Nu de meldplicht datalekken van kracht is, hebben organisaties nog meer reden hun cybersecuritystrategie op orde te hebben. Cybersecurity is nog een ondergeschoven kindje; risico’s worden onderschat en daarom moet het onderwerp hoger op de agenda in de boardroom. Branchevereniging Nederland ICT spreekt met alle partijen die met digitale veiligheid te maken hebben en wil deze met elkaar verbinden. Hun adviseur cybersecurity Liesbeth Holterman weet dat op boardlevel nog wel wat te bereiken is. Daar wil men geen incidenten vanwege de reputatieschade. “Wij zeggen dan: neem maatregelen vooraf.”

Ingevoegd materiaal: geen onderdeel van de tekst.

==> src/rtl/uart_rx_fifo.sv <==
// UART receiver with 16x oversampling, 3-sample majority vote, runtime frame format,
// break/overrun/false-start handling and a show-ahead receive FIFO with valid/ready drain.
module uart_rx_fifo #(
    parameter int  DIV_W      = 16,
    parameter int  FIFO_DEPTH = 16,
    localparam int CNT_W      = $clog2(FIFO_DEPTH) + 1
) (
    input  logic             clk,
    input  logic             rst_n,
    input  logic             rx_in,
    input  logic [DIV_W-1:0] baud_div,
    input  logic [1:0]       data_bits,
    input  logic [1:0]       parity_type,
    input  logic             stop_bits,
    output logic [7:0]       m_data,
    output logic [2:0]       m_err,
    output logic             m_valid,
    input  logic             m_ready,
    output logic             active_flag,
    output logic             frame_done,
    output logic             overrun_flag,
    input  logic             clr_overrun,
    output logic [CNT_W-1:0] fifo_count
);

    localparam int PTR_W = $clog2(FIFO_DEPTH);
    localparam logic [DIV_W-1:0] DIV_ZERO = {DIV_W{1'b0}};
    localparam logic [DIV_W-1:0] DIV_ONE  = {{(DIV_W-1){1'b0}}, 1'b1};
    localparam logic [CNT_W-1:0] CNT_ZERO = {CNT_W{1'b0}};
    localparam logic [CNT_W-1:0] CNT_ONE  = {{(CNT_W-1){1'b0}}, 1'b1};
    localparam logic [CNT_W-1:0] CNT_FULL = CNT_W'(FIFO_DEPTH);
    localparam logic [PTR_W-1:0] PTR_ONE  = {{(PTR_W-1){1'b0}}, 1'b1};

    typedef enum logic [2:0] {
        IDLE      = 3'd0,
        START     = 3'd1,
        DATA      = 3'd2,
        PARITY    = 3'd3,
        STOP      = 3'd4,
        WAIT_HIGH = 3'd5
    } state_t;

    function automatic logic majority3(input logic a, input logic b, input logic c);
        return (a & b) | (a & c) | (b & c);
    endfunction

    // Odd expects data^parity == 1, even expects 0; other codes carry no parity bit.
    function automatic logic parity_error(input logic [7:0] data, input logic pbit,
                                          input logic [1:0] ptype);
        logic err;
        case (ptype)
            2'b01:   err = ~(^data ^ pbit);
            2'b10:   err = ^data ^ pbit;
            default: err = 1'b0;
        endcase
        return err;
    endfunction

    logic             rx_meta_r, rxs_r, rxs_prev_r;
    logic [DIV_W-1:0] tick_cnt_r;
    logic [3:0]       samp_cnt_r;
    logic             samp7_r, samp8_r;
    state_t           state_r, state_next;
    logic [7:0]       shift_r, shift_next;
    logic [2:0]       bit_idx_r, bit_idx_next;
    logic [1:0]       nbits_r, nbits_next;
    logic [1:0]       ptype_r, ptype_next;
    logic             stop2_r, stop2_next;
    logic             pbit_r, pbit_next;
    logic             stop1_r, stop1_next;
    logic             second_r, second_next;
    logic             push_r, push_next;
    logic [10:0]      word_r, word_next;
    logic             active_r;

    logic [DIV_W-1:0] div_eff_s;
    logic             tick_s, at_mid_s, at_end_s, maj_s, par_en_s;
    logic [7:0]       aligned_s;
    logic             perr_s, ferr_s, brk_s;
    logic [2:0]       last_idx_s;

    assign div_eff_s  = (baud_div == DIV_ZERO) ? DIV_ONE : baud_div;
    assign tick_s     = (state_r != IDLE) && (tick_cnt_r == div_eff_s);
    assign at_mid_s   = tick_s && (samp_cnt_r == 4'd9);
    assign at_end_s   = tick_s && (samp_cnt_r == 4'd15);
    assign maj_s      = majority3(samp7_r, samp8_r, rxs_r);
    assign par_en_s   = (ptype_r == 2'b01) || (ptype_r == 2'b10);
    assign last_idx_s = 3'd4 + {1'b0, nbits_r};
    assign aligned_s  = shift_r >> (2'd3 - nbits_r);
    assign perr_s     = parity_error(aligned_s, pbit_r, ptype_r);
    // maj_s is the last stop sample whenever these are consumed.
    assign ferr_s     = ~maj_s | (stop2_r & ~stop1_r);
    assign brk_s      = (aligned_s == 8'd0) && (!par_en_s || !pbit_r) && !maj_s
                        && (!stop2_r || !stop1_r);

    // Two-flop synchroniser plus previous-value flop for start-edge detection.
    always_ff @(posedge clk or negedge rst_n) begin
        if (!rst_n) begin
            rx_meta_r  <= 1'b1;
            rxs_r      <= 1'b1;
            rxs_prev_r <= 1'b1;
        end else begin
            rx_meta_r  <= rx_in;
            rxs_r      <= rx_meta_r;
            rxs_prev_r <= rxs_r;
        end
    end

    // Oversample tick divider and per-bit tick index; both parked at zero in IDLE.
    always_ff @(posedge clk or negedge rst_n) begin
        if (!rst_n) begin
            tick_cnt_r <= DIV_ZERO;
            samp_cnt_r <= 4'd0;
        end else if (state_r == IDLE) begin
            tick_cnt_r <= DIV_ZERO;
            samp_cnt_r <= 4'd0;
        end else if (tick_s) begin
            tick_cnt_r <= DIV_ZERO;
            samp_cnt_r <= samp_cnt_r + 4'd1;
        end else begin
            tick_cnt_r <= tick_cnt_r + DIV_ONE;
        end
    end

    // Capture the first two of the three majority samples.
    always_ff @(posedge clk or negedge rst_n) begin
        if (!rst_n) begin
            samp7_r <= 1'b1;
            samp8_r <= 1'b1;
        end else begin
            if (tick_s && samp_cnt_r == 4'd7) samp7_r <= rxs_r;
            if (tick_s && samp_cnt_r == 4'd8) samp8_r <= rxs_r;
        end
    end

    // Receiver FSM next-state and datapath.
    always_comb begin
        state_next   = state_r;
        shift_next   = shift_r;
        bit_idx_next = bit_idx_r;
        nbits_next   = nbits_r;
        ptype_next   = ptype_r;
        stop2_next   = stop2_r;
        pbit_next    = pbit_r;
        stop1_next   = stop1_r;
        second_next  = second_r;
        push_next    = 1'b0;
        word_next    = word_r;
        case (state_r)
            IDLE: begin
                if (rxs_prev_r && !rxs_r) begin
                    state_next   = START;
                    nbits_next   = data_bits;
                    ptype_next   = parity_type;
                    stop2_next   = stop_bits;
                    bit_idx_next = 3'd0;
                    shift_next   = 8'd0;
                    second_next  = 1'b0;
                    pbit_next    = 1'b0;
                    stop1_next   = 1'b1;
                end else begin
                    state_next = IDLE;
                end
            end
            START: begin
                if (at_mid_s && maj_s) begin
                    state_next = IDLE;
                end else if (at_end_s) begin
                    state_next = DATA;
                end else begin
                    state_next = START;
                end
            end
            DATA: begin
                if (at_mid_s) begin
                    shift_next = {maj_s, shift_r[7:1]};
                end else if (at_end_s) begin
                    if (bit_idx_r == last_idx_s) begin
                        bit_idx_next = 3'd0;
                        state_next   = par_en_s ? PARITY : STOP;
                    end else begin
                        bit_idx_next = bit_idx_r + 3'd1;
                    end
                end else begin
                    state_next = DATA;
                end
            end
            PARITY: begin
                if (at_mid_s) begin
                    pbit_next = maj_s;
                end else if (at_end_s) begin
                    state_next = STOP;
                end else begin
                    state_next = PARITY;
                end
            end
            STOP: begin
                if (at_mid_s) begin
                    if (stop2_r && !second_r) begin
                        stop1_next = maj_s;
                    end else begin
                        push_next  = 1'b1;
                        word_next  = {perr_s, ferr_s, brk_s, aligned_s};
                        state_next = maj_s ? IDLE : WAIT_HIGH;
                    end
                end else if (at_end_s) begin
                    second_next = 1'b1;
                end else begin
                    state_next = STOP;
                end
            end
            WAIT_HIGH: begin
                if (rxs_r) begin
                    state_next = IDLE;
                end else begin
                    state_next = WAIT_HIGH;
                end
            end
            default: begin
                state_next = IDLE;
            end
        endcase
    end

    // Receiver FSM state and datapath registers.
    always_ff @(posedge clk or negedge rst_n) begin
        if (!rst_n) begin
            state_r   <= IDLE;
            shift_r   <= 8'd0;
            bit_idx_r <= 3'd0;
            nbits_r   <= 2'd0;
            ptype_r   <= 2'd0;
            stop2_r   <= 1'b0;
            pbit_r    <= 1'b0;
            stop1_r   <= 1'b1;
            second_r  <= 1'b0;
            push_r    <= 1'b0;
            word_r    <= 11'd0;
            active_r  <= 1'b0;
        end else begin
            state_r   <= state_next;
            shift_r   <= shift_next;
            bit_idx_r <= bit_idx_next;
            nbits_r   <= nbits_next;
            ptype_r   <= ptype_next;
            stop2_r   <= stop2_next;
            pbit_r    <= pbit_next;
            stop1_r   <= stop1_next;
            second_r  <= second_next;
            push_r    <= push_next;
            word_r    <= word_next;
            active_r  <= (state_next != IDLE);
        end
    end

    logic [10:0]      mem_r [FIFO_DEPTH];
    logic [PTR_W-1:0] wr_ptr_r, rd_ptr_r, rd_next_s;
    logic [CNT_W-1:0] count_r, count_next_s;
    logic             m_valid_r, ovr_r;
    logic [7:0]       m_data_r;
    logic [2:0]       m_err_r;
    logic             pop_s, full_s, wr_en_s, ovr_set_s;
    logic [10:0]      head_s;

    assign pop_s     = m_valid_r && m_ready;
    assign full_s    = (count_r == CNT_FULL);
    assign wr_en_s   = push_r && (!full_s || pop_s);
    assign ovr_set_s = push_r && full_s && !pop_s;
    assign rd_next_s = pop_s ? rd_ptr_r + PTR_ONE : rd_ptr_r;

    // Occupancy after this cycle's push/pop.
    always_comb begin
        count_next_s = count_r;
        case ({wr_en_s, pop_s})
            2'b10:   count_next_s = count_r + CNT_ONE;
            2'b01:   count_next_s = count_r - CNT_ONE;
            default: count_next_s = count_r;
        endcase
    end

    // Head word after this cycle; bypasses the write when it becomes the only entry.
    always_comb begin
        head_s = 11'd0;
        if (wr_en_s && count_next_s == CNT_ONE) begin
            head_s = word_r;
        end else if (count_next_s == CNT_ZERO) begin
            head_s = 11'd0;
        end else begin
            head_s = mem_r[rd_next_s];
        end
    end

    // FIFO storage.
    always_ff @(posedge clk) begin
        if (wr_en_s) mem_r[wr_ptr_r] <= word_r;
    end

    // FIFO pointers, count, registered show-ahead outputs and sticky overrun.
    always_ff @(posedge clk or negedge rst_n) begin
        if (!rst_n) begin
            wr_ptr_r  <= {PTR_W{1'b0}};
            rd_ptr_r  <= {PTR_W{1'b0}};
            count_r   <= CNT_ZERO;
            m_valid_r <= 1'b0;
            m_data_r  <= 8'd0;
            m_err_r   <= 3'd0;
            ovr_r     <= 1'b0;
        end else begin
            if (wr_en_s) wr_ptr_r <= wr_ptr_r + PTR_ONE;
            rd_ptr_r  <= rd_next_s;
            count_r   <= count_next_s;
            m_valid_r <= (count_next_s != CNT_ZERO);
            m_data_r  <= head_s[7:0];
            m_err_r   <= head_s[10:8];
            if (ovr_set_s) begin
                ovr_r <= 1'b1;
            end else if (clr_overrun) begin
                ovr_r <= 1'b0;
            end else begin
                ovr_r <= ovr_r;
            end
        end
    end

    assign m_data       = m_data_r;
    assign m_err        = m_err_r;
    assign m_valid      = m_valid_r;
    assign active_flag  = active_r;
    assign frame_done   = push_r;
    assign overrun_flag = ovr_r;
    assign fifo_count   = count_r;

endmodule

Bewustwording cybersecurity
Holterman ziet dat de boardroom veel positiever denkt over gevolgen van een cyberincident dan ICT-mensen. Het mkb realiseert zich vaak niet waar de dreigingen liggen. Een cyberaanval kan direct het businessmodel van het bedrijf kapen waardoor de inkomsten verdampen. De bewustwording dat cybersecurity belangrijk is voor de continuïteit van het bedrijf moet nog komen. We moeten er niet bang voor zijn, maar er wel over nadenken, aldus Holterman.
Betere communicatie
De boardroom is zich vaak wel bewust van gevaren, maar ook onbekwaam, weet Holterman. Betere communicatie tussen board en ICT is daarom verstandig. De board houdt zich bezig met risico’s, schade en reputatie en de ICT met het tactisch operationeel niveau. Om van elkaar te kunnen leren, moeten bedrijven open zijn over wat gaande is. Een fysieke inbraak deel je wel, maar een digitale inbraak zie je niet. De prikkel om te investeren in cybersecurity is bij anderen dan minder. Vaak zijn verbeteringen simpel, bijvoorbeeld een veilige VPN-verbinding op werklaptops of investeren in onbeperkte data, zodat werknemers elders niet op de wifi hoeven.
Het nieuwe goud
Nederland ICT had in de aanloop naar de meldplicht datalekken veel contact met de Autoriteit Persoonsgegevens (AP) die toezicht houdt op de wettelijke naleving van bescherming van persoonsgegevens. De Wet bescherming persoonsgegevens zegt dat bedrijven hun beveiligingsniveau moeten aanpassen aan de omgeving waarin zij opereren en het soort gegevens dat zij verwerken. Met de meldplicht datalekken loopt Nederlandse wetgeving voor op een Europese verordening die in 2018 ingaat. Udo Oelen, hoofd toezicht private sector bij de AP, noemt data het ‘nieuwe goud’ dat je goed en adequaat moet beveiligen. “Los van de wettelijke verplichting zouden organisaties al goed met data moeten omgaan om imagoschade te voorkomen.”
Hoge boetes
Dit jaar ontving de AP 1600 datalekmeldingen. Dat is minder dan verwacht, want er zijn 130 duizend bedrijven met persoonsgegevens. Oelen ziet een aantal grote bedrijven met regelmaat zaken melden, maar een aantal organisaties ook af en toe. Hij vraagt zich af of het mkb wel weet dat zij datalekken moeten melden en of zij zich voldoende bewust zijn van het belang van beveiliging. Volgens Oelen is de beveiliging van medische gegevens vaak onvoldoende. Die gaan zonder beveiligde verbindingen over internet, terwijl dat vrij eenvoudig te verhelpen is.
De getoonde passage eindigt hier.